____ DATA TO EXAMINE

This is an optimization exercise on Yosys and OpenROAD, whose aim is small area, a short achievable clock period and few clock cycles per item, not a production implementation.
In this exercise RTL edits were held to simulation tests only and were not proved equivalent to the original.

==> design/flow/design.v <==
`default_nettype none
package itsp_pkg;
   localparam int unsigned CHAR_W  = 8;
   localparam int unsigned ACC_W   = 7;
   localparam int unsigned POS_W   = 5;
   localparam int unsigned EPOCH_W = 39;
   localparam int unsigned YEAR_W  = 14;
   localparam int unsigned DOY_W   = 9;
   localparam int unsigned HMS_W   = 17;
   localparam int unsigned DAY_W   = 25;
   localparam int unsigned QUEUE_DEPTH = 2;
   localparam int unsigned REC_W       = 1 + 7 * ACC_W;   
   localparam logic [POS_W-1:0] POS_YEAR_LO = 5'd2;
   localparam logic [POS_W-1:0] POS_DASH_A  = 5'd4;
   localparam logic [POS_W-1:0] POS_DASH_B  = 5'd7;
   localparam logic [POS_W-1:0] POS_T       = 5'd10;
   localparam logic [POS_W-1:0] POS_COLON_A = 5'd13;
   localparam logic [POS_W-1:0] POS_COLON_B = 5'd16;
   localparam logic [POS_W-1:0] POS_Z       = 5'd19;
   localparam logic [POS_W-1:0] STAMP_LEN   = 5'd20;
   localparam logic [POS_W-1:0] POS_MAX     = 5'd31;
   localparam logic [CHAR_W-1:0] CH_DASH  = 8'h2D;
   localparam logic [CHAR_W-1:0] CH_COLON = 8'h3A;
   localparam logic [CHAR_W-1:0] CH_T_UC  = 8'h54;
   localparam logic [CHAR_W-1:0] CH_T_LC  = 8'h74;
   localparam logic [CHAR_W-1:0] CH_Z_UC  = 8'h5A;
   localparam logic [CHAR_W-1:0] CH_Z_LC  = 8'h7A;
   localparam logic [CHAR_W-1:0] CH_0     = 8'h30;
   localparam logic [CHAR_W-1:0] CH_9     = 8'h39;
   localparam logic [DAY_W-1:0] DAY_OFFSET = 25'd865565;
   localparam logic signed [17:0] SEC_PER_DAY = 18'sd86400;
   typedef struct packed {
      logic             fmt_ok;
      logic [ACC_W-1:0] year_hi;
      logic [ACC_W-1:0] year_lo;
      logic [ACC_W-1:0] month;
      logic [ACC_W-1:0] day;
      logic [ACC_W-1:0] hour;
      logic [ACC_W-1:0] minute;
      logic [ACC_W-1:0] second;
   } stamp_rec_type;
   typedef enum logic [2:0] {
      BK_IDLE,
      BK_PREP,
      BK_DAYS,
      BK_SECS,
      BK_SEND
   } back_state_type;
   function automatic logic [ACC_W-1:0] push_digit(input logic [ACC_W-1:0] acc,
                                                    input logic [3:0] dig);
      logic [10:0] w;
      w = {4'd0, acc} * 11'd10 + {7'd0, dig};
      push_digit = w[ACC_W-1:0];
   endfunction
   function automatic logic [4:0] month_len(input logic [ACC_W-1:0] month,
                                            input logic leap);
      logic [4:0] n;
      case (month)
         7'd1, 7'd3, 7'd5, 7'd7, 7'd8, 7'd10, 7'd12: n = 5'd31;
         7'd4, 7'd6, 7'd9, 7'd11:                   n = 5'd30;
         7'd2:                                       n = leap ? 5'd29 : 5'd28;
         default:                                    n = 5'd0;
      endcase
      month_len = n;
   endfunction
   function automatic logic [DOY_W-1:0] doy_base(input logic [ACC_W-1:0] month);
      logic [DOY_W-1:0] n;
      case (month)
         7'd3:    n = 9'd0;
         7'd4:    n = 9'd31;
         7'd5:    n = 9'd61;
         7'd6:    n = 9'd92;
         7'd7:    n = 9'd122;
         7'd8:    n = 9'd153;
         7'd9:    n = 9'd184;
         7'd10:   n = 9'd214;
         7'd11:   n = 9'd245;
         7'd12:   n = 9'd275;
         7'd1:    n = 9'd306;
         7'd2:    n = 9'd337;
         default: n = 9'd0;
      endcase
      doy_base = n;
   endfunction
endpackage
`default_nettype wire
`default_nettype none
module itsp_front (
   input  wire logic                         clock,
   input  wire logic                         reset,
   input  wire logic                         char_valid,
   output      logic                         char_ready,
   input  wire logic [itsp_pkg::CHAR_W-1:0]  char_byte,
   input  wire logic                         last_char,
   input  wire logic                         queue_full,
   output      logic                         rec_push,
   output      itsp_pkg::stamp_rec_type      rec
);
   logic [itsp_pkg::POS_W-1:0] pos_ff, pos_in;
   logic                       err_ff, err_in;
   logic [itsp_pkg::ACC_W-1:0] yhi_ff, yhi_in, ylo_ff, ylo_in;
   logic [itsp_pkg::ACC_W-1:0] mon_ff, mon_in, day_ff, day_in;
   logic [itsp_pkg::ACC_W-1:0] hr_ff, hr_in, min_ff, min_in, sec_ff, sec_in;
   logic                       take;
   logic                       is_digit;
   logic [3:0]                 dig;
   logic [itsp_pkg::CHAR_W-1:0] dig_full;
   assign char_ready = !queue_full;
   assign take       = char_valid && char_ready;
   assign is_digit   = (char_byte >= itsp_pkg::CH_0) && (char_byte <= itsp_pkg::CH_9);
   assign dig_full   = char_byte - itsp_pkg::CH_0;
   assign dig        = dig_full[3:0];
   always_comb begin
      err_in = err_ff;
      yhi_in = yhi_ff;
      ylo_in = ylo_ff;
      mon_in = mon_ff;
      day_in = day_ff;
      hr_in  = hr_ff;
      min_in = min_ff;
      sec_in = sec_ff;
      if (pos_ff >= itsp_pkg::STAMP_LEN) begin
         err_in = 1'b1;
      end else if ((pos_ff == itsp_pkg::POS_DASH_A) || (pos_ff == itsp_pkg::POS_DASH_B)) begin
         if (char_byte != itsp_pkg::CH_DASH) err_in = 1'b1;
      end else if ((pos_ff == itsp_pkg::POS_COLON_A) || (pos_ff == itsp_pkg::POS_COLON_B)) begin
         if (char_byte != itsp_pkg::CH_COLON) err_in = 1'b1;
      end else if (pos_ff == itsp_pkg::POS_T) begin
         if ((char_byte != itsp_pkg::CH_T_UC) && (char_byte != itsp_pkg::CH_T_LC)) err_in = 1'b1;
      end else if (pos_ff == itsp_pkg::POS_Z) begin
         if ((char_byte != itsp_pkg::CH_Z_UC) && (char_byte != itsp_pkg::CH_Z_LC)) err_in = 1'b1;
      end else if (!is_digit) begin
         err_in = 1'b1;
      end else if (pos_ff < itsp_pkg::POS_YEAR_LO) begin
         yhi_in = itsp_pkg::push_digit(yhi_ff, dig);
      end else if (pos_ff < itsp_pkg::POS_DASH_A) begin
         ylo_in = itsp_pkg::push_digit(ylo_ff, dig);
      end else if (pos_ff < itsp_pkg::POS_DASH_B) begin
         mon_in = itsp_pkg::push_digit(mon_ff, dig);
      end else if (pos_ff < itsp_pkg::POS_T) begin
         day_in = itsp_pkg::push_digit(day_ff, dig);
      end else if (pos_ff < itsp_pkg::POS_COLON_A) begin
         hr_in = itsp_pkg::push_digit(hr_ff, dig);
      end else if (pos_ff < itsp_pkg::POS_COLON_B) begin
         min_in = itsp_pkg::push_digit(min_ff, dig);
      end else begin
         sec_in = itsp_pkg::push_digit(sec_ff, dig);
      end
   end
   always_comb begin
      rec.fmt_ok  = !err_in && (pos_ff == itsp_pkg::POS_Z);
      rec.year_hi = yhi_in;
      rec.year_lo = ylo_in;
      rec.month   = mon_in;
      rec.day     = day_in;
      rec.hour    = hr_in;
      rec.minute  = min_in;
      rec.second  = sec_in;
   end
   assign rec_push = take && last_char;
   always_comb begin
      pos_in = pos_ff;
      if (pos_ff != itsp_pkg::POS_MAX) pos_in = pos_ff + 5'd1;
   end
   always_ff @(posedge clock) begin
      if (reset || rec_push) begin
         pos_ff <= '0;
         err_ff <= 1'b0;
         yhi_ff <= '0;
         ylo_ff <= '0;
         mon_ff <= '0;
         day_ff <= '0;
         hr_ff  <= '0;
         min_ff <= '0;
         sec_ff <= '0;
      end else if (take) begin
         pos_ff <= pos_in;
         err_ff <= err_in;
         yhi_ff <= yhi_in;
         ylo_ff <= ylo_in;
         mon_ff <= mon_in;
         day_ff <= day_in;
         hr_ff  <= hr_in;
         min_ff <= min_in;
         sec_ff <= sec_in;
      end
   end
endmodule
`default_nettype wire
`default_nettype none
module itsp_queue #(
   parameter int unsigned DEPTH = itsp_pkg::QUEUE_DEPTH
) (
   input  wire logic                    clock,
   input  wire logic                    reset,
   input  wire logic                    push,
   input  wire itsp_pkg::stamp_rec_type push_rec,
   output      logic                    full,
   input  wire logic                    pop,
   output      itsp_pkg::stamp_rec_type pop_rec,
   output      logic                    not_empty
);
   localparam int unsigned PTR_W = (DEPTH > 1) ? $clog2(DEPTH) : 1;
   localparam int unsigned CNT_W = $clog2(DEPTH + 1);
   localparam logic [PTR_W-1:0] PTR_LAST = PTR_W'(DEPTH - 1);
   localparam logic [CNT_W-1:0] CNT_FULL = CNT_W'(DEPTH);
   logic [itsp_pkg::REC_W-1:0] slot_ff [DEPTH];
   logic [PTR_W-1:0] wr_ptr_ff, wr_ptr_in, rd_ptr_ff, rd_ptr_in;
   logic [CNT_W-1:0] count_ff, count_in;
   assign full      = (count_ff == CNT_FULL);
   assign not_empty = (count_ff != '0);
   assign pop_rec   = slot_ff[rd_ptr_ff];
   always_comb begin
      wr_ptr_in = wr_ptr_ff;
      rd_ptr_in = rd_ptr_ff;
      count_in  = count_ff;
      if (push) wr_ptr_in = (wr_ptr_ff == PTR_LAST) ? '0 : wr_ptr_ff + 1'b1;
      if (pop)  rd_ptr_in = (rd_ptr_ff == PTR_LAST) ? '0 : rd_ptr_ff + 1'b1;
      if (push && !pop) count_in = count_ff + 1'b1;
      if (pop && !push) count_in = count_ff - 1'b1;
   end
   always_ff @(posedge clock) begin
      if (reset) begin
         wr_ptr_ff <= '0;
         rd_ptr_ff <= '0;
         count_ff  <= '0;
      end else begin
         wr_ptr_ff <= wr_ptr_in;
         rd_ptr_ff <= rd_ptr_in;
         count_ff  <= count_in;
      end
   end
   always_ff @(posedge clock) begin
      if (push) slot_ff[wr_ptr_ff] <= push_rec;
   end
endmodule
`default_nettype wire
`default_nettype none
module itsp_back (
   input  wire logic                                clock,
   input  wire logic                                reset,
   input  wire logic                                rec_valid,
   input  wire itsp_pkg::stamp_rec_type             rec,
   output      logic                                rec_pop,
   output      logic                                rsp_valid,
   input  wire logic                                rsp_ready,
   output      logic                                rsp_ok,
   output      logic signed [itsp_pkg::EPOCH_W-1:0] rsp_epoch
);
   itsp_pkg::back_state_type state_ff, state_in;
   itsp_pkg::stamp_rec_type  rec_ff;
   logic                     load_rsp;
   logic                        leap_w, early_w, borrow_w, ok_w;
   logic [4:0]                  mdays_w;
   logic [itsp_pkg::ACC_W-1:0]  hp_w, lp_w;
   logic [itsp_pkg::YEAR_W-1:0] yp_w;
   logic [itsp_pkg::DOY_W-1:0]  doy_w;
   logic [itsp_pkg::HMS_W-1:0]  hms_w;
   logic                        ok_ff;
   logic [itsp_pkg::ACC_W-1:0]  hp_ff, lp_ff;
   logic [itsp_pkg::YEAR_W-1:0] yp_ff;
   logic [itsp_pkg::DOY_W-1:0]  doy_ff;
   logic [itsp_pkg::HMS_W-1:0]  hms_ff;
   logic [itsp_pkg::DAY_W-1:0]         day_sum_w;
   logic signed [itsp_pkg::DAY_W-1:0]  day_ff;
   logic signed [42:0]                 prod_w;
   logic [itsp_pkg::EPOCH_W-1:0]       sec_w, sec_ff;
   logic                                rsp_valid_ff;
   logic                                rsp_ok_ff;
   logic signed [itsp_pkg::EPOCH_W-1:0] rsp_epoch_ff;
   always_comb begin
      state_in = state_ff;
      case (state_ff)
         itsp_pkg::BK_IDLE: if (rec_valid) state_in = itsp_pkg::BK_PREP;
         itsp_pkg::BK_PREP: state_in = itsp_pkg::BK_DAYS;
         itsp_pkg::BK_DAYS: state_in = itsp_pkg::BK_SECS;
         itsp_pkg::BK_SECS: state_in = itsp_pkg::BK_SEND;
         itsp_pkg::BK_SEND: if (!rsp_valid_ff || rsp_ready) state_in = itsp_pkg::BK_IDLE;
         default:           state_in = itsp_pkg::BK_IDLE;
      endcase
   end
   always_comb begin
      rec_pop  = 1'b0;
      load_rsp = 1'b0;
      case (state_ff)
         itsp_pkg::BK_IDLE: rec_pop  = rec_valid;
         itsp_pkg::BK_SEND: load_rsp = !rsp_valid_ff || rsp_ready;
         default: begin
            rec_pop  = 1'b0;
            load_rsp = 1'b0;
         end
      endcase
   end
   always_ff @(posedge clock) begin
      if (reset) state_ff <= itsp_pkg::BK_IDLE;
      else       state_ff <= state_in;
   end
   always_comb begin
      leap_w   = (rec_ff.year_lo != '0) ? (rec_ff.year_lo[1:0] == 2'b00)
                                        : (rec_ff.year_hi[1:0] == 2'b00);
      mdays_w  = itsp_pkg::month_len(rec_ff.month, leap_w);
      ok_w     = rec_ff.fmt_ok &&
                 (rec_ff.month != '0) && (rec_ff.month <= 7'd12) &&
                 (rec_ff.day != '0) && (rec_ff.day <= {2'b00, mdays_w}) &&
                 (rec_ff.hour <= 7'd23) && (rec_ff.minute <= 7'd59) &&
                 (rec_ff.second <= 7'd60);
      early_w  = (rec_ff.month <= 7'd2);
      borrow_w = early_w && (rec_ff.year_lo == '0);
      hp_w     = rec_ff.year_hi + 7'd4 - {6'd0, borrow_w};
      if (!early_w)      lp_w = rec_ff.year_lo;
      else if (borrow_w) lp_w = 7'd99;
      else               lp_w = rec_ff.year_lo - 7'd1;
      yp_w     = itsp_pkg::YEAR_W'(hp_w) * 14'd100 + itsp_pkg::YEAR_W'(lp_w);
      doy_w    = itsp_pkg::doy_base(rec_ff.month) + itsp_pkg::DOY_W'(rec_ff.day) - 9'd1;
      hms_w    = itsp_pkg::HMS_W'(rec_ff.hour) * 17'd3600 +
                 itsp_pkg::HMS_W'(rec_ff.minute) * 17'd60 +
                 itsp_pkg::HMS_W'(rec_ff.second);
   end
   assign day_sum_w = itsp_pkg::DAY_W'(yp_ff) * 25'd365 +
                      itsp_pkg::DAY_W'(hp_ff) * 25'd24 +
                      itsp_pkg::DAY_W'(hp_ff >> 2) +
                      itsp_pkg::DAY_W'(lp_ff >> 2) +
                      itsp_pkg::DAY_W'(doy_ff) - itsp_pkg::DAY_OFFSET;
   assign prod_w = day_ff * itsp_pkg::SEC_PER_DAY;
   assign sec_w  = prod_w[itsp_pkg::EPOCH_W-1:0] +
                   {{(itsp_pkg::EPOCH_W - itsp_pkg::HMS_W){1'b0}}, hms_ff};
   always_ff @(posedge clock) begin
      if (rec_pop) rec_ff <= rec;
      if (state_ff == itsp_pkg::BK_PREP) begin
         ok_ff  <= ok_w;
         hp_ff  <= hp_w;
         lp_ff  <= lp_w;
         yp_ff  <= yp_w;
         doy_ff <= doy_w;
         hms_ff <= hms_w;
      end
      if (state_ff == itsp_pkg::BK_DAYS) day_ff <= $signed(day_sum_w);
      if (state_ff == itsp_pkg::BK_SECS) sec_ff <= sec_w;
      if (load_rsp) begin
         rsp_ok_ff    <= ok_ff;
         rsp_epoch_ff <= ok_ff ? $signed(sec_ff) : '0;
      end
   end
   always_ff @(posedge clock) begin
      if (reset)          rsp_valid_ff <= 1'b0;
      else if (load_rsp)  rsp_valid_ff <= 1'b1;
      else if (rsp_ready) rsp_valid_ff <= 1'b0;
   end
   assign rsp_valid = rsp_valid_ff;
   assign rsp_ok    = rsp_ok_ff;
   assign rsp_epoch = rsp_epoch_ff;
endmodule
`default_nettype wire
`default_nettype none
module iso8601_utc_timestamp_parser_unit #(
   parameter int unsigned QUEUE_DEPTH = itsp_pkg::QUEUE_DEPTH
) (
   input  wire logic        clock,
   input  wire logic        reset,
   input  wire logic        req_tvalid,
   output      logic        req_tready,
   input  wire logic [7:0]  req_tdata,    
   input  wire logic        req_tlast,    
   output      logic        rsp_tvalid,
   input  wire logic        rsp_tready,
   output      logic [39:0] rsp_tdata,    
   output      logic        rsp_tuser     
);
   itsp_pkg::stamp_rec_type push_rec, pop_rec;
   logic rec_push, rec_pop, q_full, q_not_empty;
   logic rsp_ok;
   logic signed [itsp_pkg::EPOCH_W-1:0] rsp_epoch;
   itsp_front u_front (
      .clock      (clock),
      .reset      (reset),
      .char_valid (req_tvalid),
      .char_ready (req_tready),
      .char_byte  (req_tdata),
      .last_char  (req_tlast),
      .queue_full (q_full),
      .rec_push   (rec_push),
      .rec        (push_rec)
   );
   itsp_queue #(
      .DEPTH (QUEUE_DEPTH)
   ) u_queue (
      .clock     (clock),
      .reset     (reset),
      .push      (rec_push),
      .push_rec  (push_rec),
      .full      (q_full),
      .pop       (rec_pop),
      .pop_rec   (pop_rec),
      .not_empty (q_not_empty)
   );
   itsp_back u_back (
      .clock     (clock),
      .reset     (reset),
      .rec_valid (q_not_empty),
      .rec       (pop_rec),
      .rec_pop   (rec_pop),
      .rsp_valid (rsp_tvalid),
      .rsp_ready (rsp_tready),
      .rsp_ok    (rsp_ok),
      .rsp_epoch (rsp_epoch)
   );
   assign rsp_tdata = {1'b0, rsp_epoch};
   assign rsp_tuser = rsp_ok;
endmodule
`default_nettype wire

________

INSTRUCTIONS TO FOLLOW:
Count the lines in the records above that contain the word "hour", and give only that number.

RESPONSE:
4